Changes in the composition of gut microbes are associated with host physiology and human diseases, such as diabetes, heart disease, and depression, through excessive production of short-chain fatty acids such as butyric acid, propionic acid, succinic acid, and acetic acid which affect the host metabolism [44,45]. Cui et al. reported that the glutamine/glutamate and glycine/serine/threonine metabolism pathways were abnormally altered in the serum of patients with AD [46].
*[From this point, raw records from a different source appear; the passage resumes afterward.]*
This is an optimization exercise on Yosys and OpenROAD, whose aim is small area, a short achievable clock period and few clock cycles, not a production implementation.
Only simulation tests tie the RTL to the original design; equivalence was not proved.

delta:
## bvx
module bvx (
    input  wire        clk,
    input  wire        rst,          
    input  wire        req_valid,
    input  wire        req_write,
    input  wire        req_word,     
    input  wire [9:0]  req_addr,
    input  wire [31:0] req_wdata,
    output reg         rsp_valid,
    output reg         rsp_err,
    output reg  [31:0] rsp_rdata
);
    integer i;
    function cmd_legal(input [31:0] w);
        begin
            case (w[3:0])
                4'h1, 4'h2:             cmd_legal = (w[31:4] == 28'd0);
                4'h3, 4'h5, 4'h7, 4'h8: cmd_legal = (w[15:5] == 11'd0);
                4'h4:                   cmd_legal = (w[7:5] == 3'd0);
                4'h6:                   cmd_legal = (w[15:6] == 10'd0);
                4'h9, 4'hA:             cmd_legal = (w[31:16] == 16'd0) && (w[7:4] == 4'd0);
                default:                cmd_legal = 1'b0;
            endcase
        end
    endfunction
    function [15:0] pfx_or(input [15:0] v);
        reg [15:0] x;
        begin
            x = v << 1;
            x = x | (x << 1);
            x = x | (x << 2);
            x = x | (x << 4);
            x = x | (x << 8);
            pfx_or = x;
        end
    endfunction
    function [7:0] hex_char(input [3:0] v);
        hex_char = (v <= 4'd9) ? {4'h3, v} : {4'h4, v - 4'd9};
    endfunction
    reg [2047:0] tin;           
    reg [127:0]  sv;            
    reg [127:0]  sn;            
    reg          sn_bin;        
    reg          ol_set;        
    reg [3:0]    code;
    reg          fault;
    reg [7:0]    result;
    reg [31:0]   fault_info;
    reg [8:0]    tlen;
    reg          pact;          
    reg [127:0]  lreg;          
    reg [3:0]    pk;            
    reg [3:0]    lsel;          
  ...
Size: ~13,000 cells after synthesis, roughly 120,000 um2 of cells after synthesis.
clock: 10.0 ns
lec_check: 0
abc_area: 1
cap_margin: 20
cell_pad_in_sites_global_placement: 2
core_margin: 2
core_utilization: 60
place_density: 0.7
setup_slack_margin: 5
slew_margin: 20
run.sh (not shown) runs the stock make flow with config.mk's settings and CLKGATE_MAP_FILE= SYNTH_SCRIPT=/design/flow/synth_recipe.tcl, a recipe that flattens the netlist after the stock synthesis.
delta: GPL-0301 in 3_1_place_gp_skip_io -> run aborted
Testbench counts of delta, summed over its fixed seeds: cycles 20,931.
The phenylalanine, tyrosine, and tryptophan metabolic pathways have a positive contribution in regulating neurotransmitters in serum, such as Aβ, Tau, P-Tau, Ach, AchE, ChAT, SOD, and MDA, which were confirmed in this study. Moreover, abnormal levels of phenylalanine could be converted into hippuric acid (HA) by intestinal microorganisms, and excessive HA causes neuroinflammation and affects the level of neurotransmitters and oxidative stress in the body. Tryptophan metabolism is regulated by intestinal microorganisms, and its metabolites possess immune, metabolic, and neuroregulatory functions, which have become therapeutic targets for various diseases. Trp metabolism has been implicated in several neurodegenerative diseases, including Huntington’s disease (HD), AD, amyotrophic lateral sclerosis (ALS), and PD. Trp metabolism, a potential mechanism of neurodegeneration, includes excitatory toxicity through TRP-dependent protein toxicity, accumulation of Trp metabolites, and energy imbalance due to NAD+ depletion [47].
5. Conclusions
In this study, we found that FGE improved behavioral cognitive deficits in AD-like mice treated with GE powder and could ameliorate the damage to neuronal cells in the hippocampus by positively regulating neurotransmitters such as Aβ, Tau, P-Tau, AchE, Ach, and ChAT. Moreover, analysis of the gut microbiota composition found that FGE could enhance the abundance of probiotics, such as Lachnospira and Lactobacillus, which were correlated with the production of neurotransmitters. Furthermore, we confirmed that the amino acid metabolism pathway is the most differential metabolic pathway that is closely correlated with AD development. As a result, microbial-based fermentation can be a potential strategy for treating GE to achieve greater medicinal value. In addition, FGE could be a new potential source for treating AD by regulating the gut microbiota.
Supplementary Materials
The following supporting information can be downloaded at: https://www.mdpi.com/article/10.3390/foods13132154/s1, Figure S1: Effects of GE powder and FGE on number of crossings of AD-like mice; Figure S2: Effects of GE powder and FGE on total movement distance of AD-like mice; Figure S3: LDA Effect Size analysis of community differences between groups; Table S1: Chemical composition identification of FGE using HR-LC/MS in positive mode.
Author Contributions
Conceptualization, Y.W. and C.X.; methodology, M.Z. and J.Y.; software, M.Z. and F.C.; validation, L.L. (Ling Lin), Q.L. and L.L. (Liangqun Li); formal analysis, Y.W.; investigation, M.Z. and L.L. (Ling Lin); resources, Y.W.; writing—original draft preparation, M.G.; writing—review and editing, J.Y. and M.G.; supervision, X.Y. and C.X.; funding acquisition, M.G., L.L. (Lilang Li) and X.Y. All authors have read and agreed to the published version of the manuscript.
Funding
This research was funded by the Science and Technology Projects of Guizhou Province (QKHJC-ZK [2024]YB639, QKHCG [2024]YB087), the National Key Research and Development Program of China (No. 2021YFD1601001), the Science and Technology Projects of Guizhou Province (No. QKHCG [2020]4013), and the Guizhou Province Innovation Capability Improvement Platform (No. 2020-018).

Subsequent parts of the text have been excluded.